What is needed: Each line of the entries, from the first to the line containing "- The run gives the cell", is to be transcribed exactly as it stands; include no other lines.

Stored items:
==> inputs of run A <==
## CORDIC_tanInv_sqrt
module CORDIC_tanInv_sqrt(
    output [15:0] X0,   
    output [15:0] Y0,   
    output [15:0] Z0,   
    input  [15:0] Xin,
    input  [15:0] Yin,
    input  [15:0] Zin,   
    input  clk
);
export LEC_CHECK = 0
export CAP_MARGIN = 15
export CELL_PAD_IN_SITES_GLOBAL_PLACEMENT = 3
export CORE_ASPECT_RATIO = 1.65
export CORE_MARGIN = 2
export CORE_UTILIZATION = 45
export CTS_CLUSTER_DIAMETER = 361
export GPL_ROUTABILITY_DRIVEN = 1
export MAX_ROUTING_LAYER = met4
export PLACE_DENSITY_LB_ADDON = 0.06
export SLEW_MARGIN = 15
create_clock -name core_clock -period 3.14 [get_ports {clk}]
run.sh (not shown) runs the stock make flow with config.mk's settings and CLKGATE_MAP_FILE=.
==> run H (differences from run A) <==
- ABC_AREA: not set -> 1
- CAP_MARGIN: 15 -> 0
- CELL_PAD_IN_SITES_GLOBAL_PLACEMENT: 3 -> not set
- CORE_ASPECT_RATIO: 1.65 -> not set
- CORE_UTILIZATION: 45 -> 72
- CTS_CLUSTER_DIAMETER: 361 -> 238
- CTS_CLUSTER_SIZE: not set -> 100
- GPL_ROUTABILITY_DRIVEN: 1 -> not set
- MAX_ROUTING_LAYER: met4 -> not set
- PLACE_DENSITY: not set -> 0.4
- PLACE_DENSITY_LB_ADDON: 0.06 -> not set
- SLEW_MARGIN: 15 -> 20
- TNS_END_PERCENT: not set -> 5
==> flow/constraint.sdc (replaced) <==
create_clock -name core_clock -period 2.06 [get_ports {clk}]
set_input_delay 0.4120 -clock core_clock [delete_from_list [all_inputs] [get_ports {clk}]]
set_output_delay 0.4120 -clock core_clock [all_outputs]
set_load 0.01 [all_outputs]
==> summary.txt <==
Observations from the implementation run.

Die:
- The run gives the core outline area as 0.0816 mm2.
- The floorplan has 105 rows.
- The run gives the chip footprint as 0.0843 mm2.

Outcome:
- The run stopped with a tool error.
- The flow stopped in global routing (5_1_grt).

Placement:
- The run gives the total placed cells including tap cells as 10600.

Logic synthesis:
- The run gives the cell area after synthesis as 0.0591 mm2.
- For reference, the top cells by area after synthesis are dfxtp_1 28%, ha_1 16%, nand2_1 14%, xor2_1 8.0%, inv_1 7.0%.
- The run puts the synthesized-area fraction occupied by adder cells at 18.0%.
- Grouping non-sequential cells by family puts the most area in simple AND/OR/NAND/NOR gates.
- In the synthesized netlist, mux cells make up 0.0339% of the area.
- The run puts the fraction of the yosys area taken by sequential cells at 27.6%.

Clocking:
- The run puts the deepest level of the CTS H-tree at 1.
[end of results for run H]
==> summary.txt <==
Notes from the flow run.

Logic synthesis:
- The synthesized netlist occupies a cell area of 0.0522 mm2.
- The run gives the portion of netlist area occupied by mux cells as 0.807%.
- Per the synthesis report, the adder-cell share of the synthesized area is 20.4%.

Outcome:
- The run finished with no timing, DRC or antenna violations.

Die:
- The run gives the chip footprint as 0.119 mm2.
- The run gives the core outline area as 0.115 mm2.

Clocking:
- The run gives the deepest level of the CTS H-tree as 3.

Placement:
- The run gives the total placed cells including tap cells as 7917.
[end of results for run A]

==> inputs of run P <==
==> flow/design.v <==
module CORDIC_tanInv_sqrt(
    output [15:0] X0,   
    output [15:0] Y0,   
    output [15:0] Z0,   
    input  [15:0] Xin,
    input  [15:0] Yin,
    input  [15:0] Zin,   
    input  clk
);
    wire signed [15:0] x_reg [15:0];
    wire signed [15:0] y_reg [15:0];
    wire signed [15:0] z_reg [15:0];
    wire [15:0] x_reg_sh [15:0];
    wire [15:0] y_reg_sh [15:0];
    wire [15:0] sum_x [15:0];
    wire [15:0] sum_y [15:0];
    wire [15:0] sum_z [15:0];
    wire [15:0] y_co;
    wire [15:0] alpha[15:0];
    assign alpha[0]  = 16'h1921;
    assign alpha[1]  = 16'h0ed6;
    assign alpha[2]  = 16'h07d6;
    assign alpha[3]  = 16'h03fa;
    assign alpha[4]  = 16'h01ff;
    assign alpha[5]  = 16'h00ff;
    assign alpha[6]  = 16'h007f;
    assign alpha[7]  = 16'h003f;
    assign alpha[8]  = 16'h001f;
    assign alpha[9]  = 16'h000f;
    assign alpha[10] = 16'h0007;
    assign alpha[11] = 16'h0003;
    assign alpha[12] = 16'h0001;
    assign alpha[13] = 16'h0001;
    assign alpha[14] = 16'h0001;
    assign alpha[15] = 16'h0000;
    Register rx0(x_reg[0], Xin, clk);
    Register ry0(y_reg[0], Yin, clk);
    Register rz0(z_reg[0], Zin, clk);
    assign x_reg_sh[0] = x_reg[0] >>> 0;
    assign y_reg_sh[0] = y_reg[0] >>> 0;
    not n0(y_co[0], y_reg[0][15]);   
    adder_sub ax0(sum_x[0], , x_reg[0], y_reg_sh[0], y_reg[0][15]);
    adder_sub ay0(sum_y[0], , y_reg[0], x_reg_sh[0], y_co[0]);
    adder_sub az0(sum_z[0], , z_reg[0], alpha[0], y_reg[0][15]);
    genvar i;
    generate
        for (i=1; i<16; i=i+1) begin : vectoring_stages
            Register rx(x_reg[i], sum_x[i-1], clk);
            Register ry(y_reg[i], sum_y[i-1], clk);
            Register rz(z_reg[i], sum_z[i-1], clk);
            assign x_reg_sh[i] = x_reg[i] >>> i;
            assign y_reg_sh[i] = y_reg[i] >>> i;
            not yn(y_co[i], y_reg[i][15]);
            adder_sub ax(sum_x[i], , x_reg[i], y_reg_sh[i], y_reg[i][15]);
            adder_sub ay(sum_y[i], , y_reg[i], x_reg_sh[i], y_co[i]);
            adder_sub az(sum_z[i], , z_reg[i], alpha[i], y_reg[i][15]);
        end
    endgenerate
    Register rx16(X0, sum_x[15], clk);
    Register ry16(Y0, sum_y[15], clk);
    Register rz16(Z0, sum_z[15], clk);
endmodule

Written solution:
==> inputs of run A <==
## CORDIC_tanInv_sqrt
module CORDIC_tanInv_sqrt(
    output [15:0] X0,   
    output [15:0] Y0,   
    output [15:0] Z0,   
    input  [15:0] Xin,
    input  [15:0] Yin,
    input  [15:0] Zin,   
    input  clk
);
export LEC_CHECK = 0
export CAP_MARGIN = 15
export CELL_PAD_IN_SITES_GLOBAL_PLACEMENT = 3
export CORE_ASPECT_RATIO = 1.65
export CORE_MARGIN = 2
export CORE_UTILIZATION = 45
export CTS_CLUSTER_DIAMETER = 361
export GPL_ROUTABILITY_DRIVEN = 1
export MAX_ROUTING_LAYER = met4
export PLACE_DENSITY_LB_ADDON = 0.06
export SLEW_MARGIN = 15
create_clock -name core_clock -period 3.14 [get_ports {clk}]
run.sh (not shown) runs the stock make flow with config.mk's settings and CLKGATE_MAP_FILE=.
==> run H (differences from run A) <==
- ABC_AREA: not set -> 1
- CAP_MARGIN: 15 -> 0
- CELL_PAD_IN_SITES_GLOBAL_PLACEMENT: 3 -> not set
- CORE_ASPECT_RATIO: 1.65 -> not set
- CORE_UTILIZATION: 45 -> 72
- CTS_CLUSTER_DIAMETER: 361 -> 238
- CTS_CLUSTER_SIZE: not set -> 100
- GPL_ROUTABILITY_DRIVEN: 1 -> not set
- MAX_ROUTING_LAYER: met4 -> not set
- PLACE_DENSITY: not set -> 0.4
- PLACE_DENSITY_LB_ADDON: 0.06 -> not set
- SLEW_MARGIN: 15 -> 20
- TNS_END_PERCENT: not set -> 5
==> flow/constraint.sdc (replaced) <==
create_clock -name core_clock -period 2.06 [get_ports {clk}]
set_input_delay 0.4120 -clock core_clock [delete_from_list [all_inputs] [get_ports {clk}]]
set_output_delay 0.4120 -clock core_clock [all_outputs]
set_load 0.01 [all_outputs]
==> summary.txt <==
Observations from the implementation run.

Die:
- The run gives the core outline area as 0.0816 mm2.
- The floorplan has 105 rows.
- The run gives the chip footprint as 0.0843 mm2.

Outcome:
- The run stopped with a tool error.
- The flow stopped in global routing (5_1_grt).

Placement:
- The run gives the total placed cells including tap cells as 10600.

Logic synthesis:
- The run gives the cell area after synthesis as 0.0591 mm2.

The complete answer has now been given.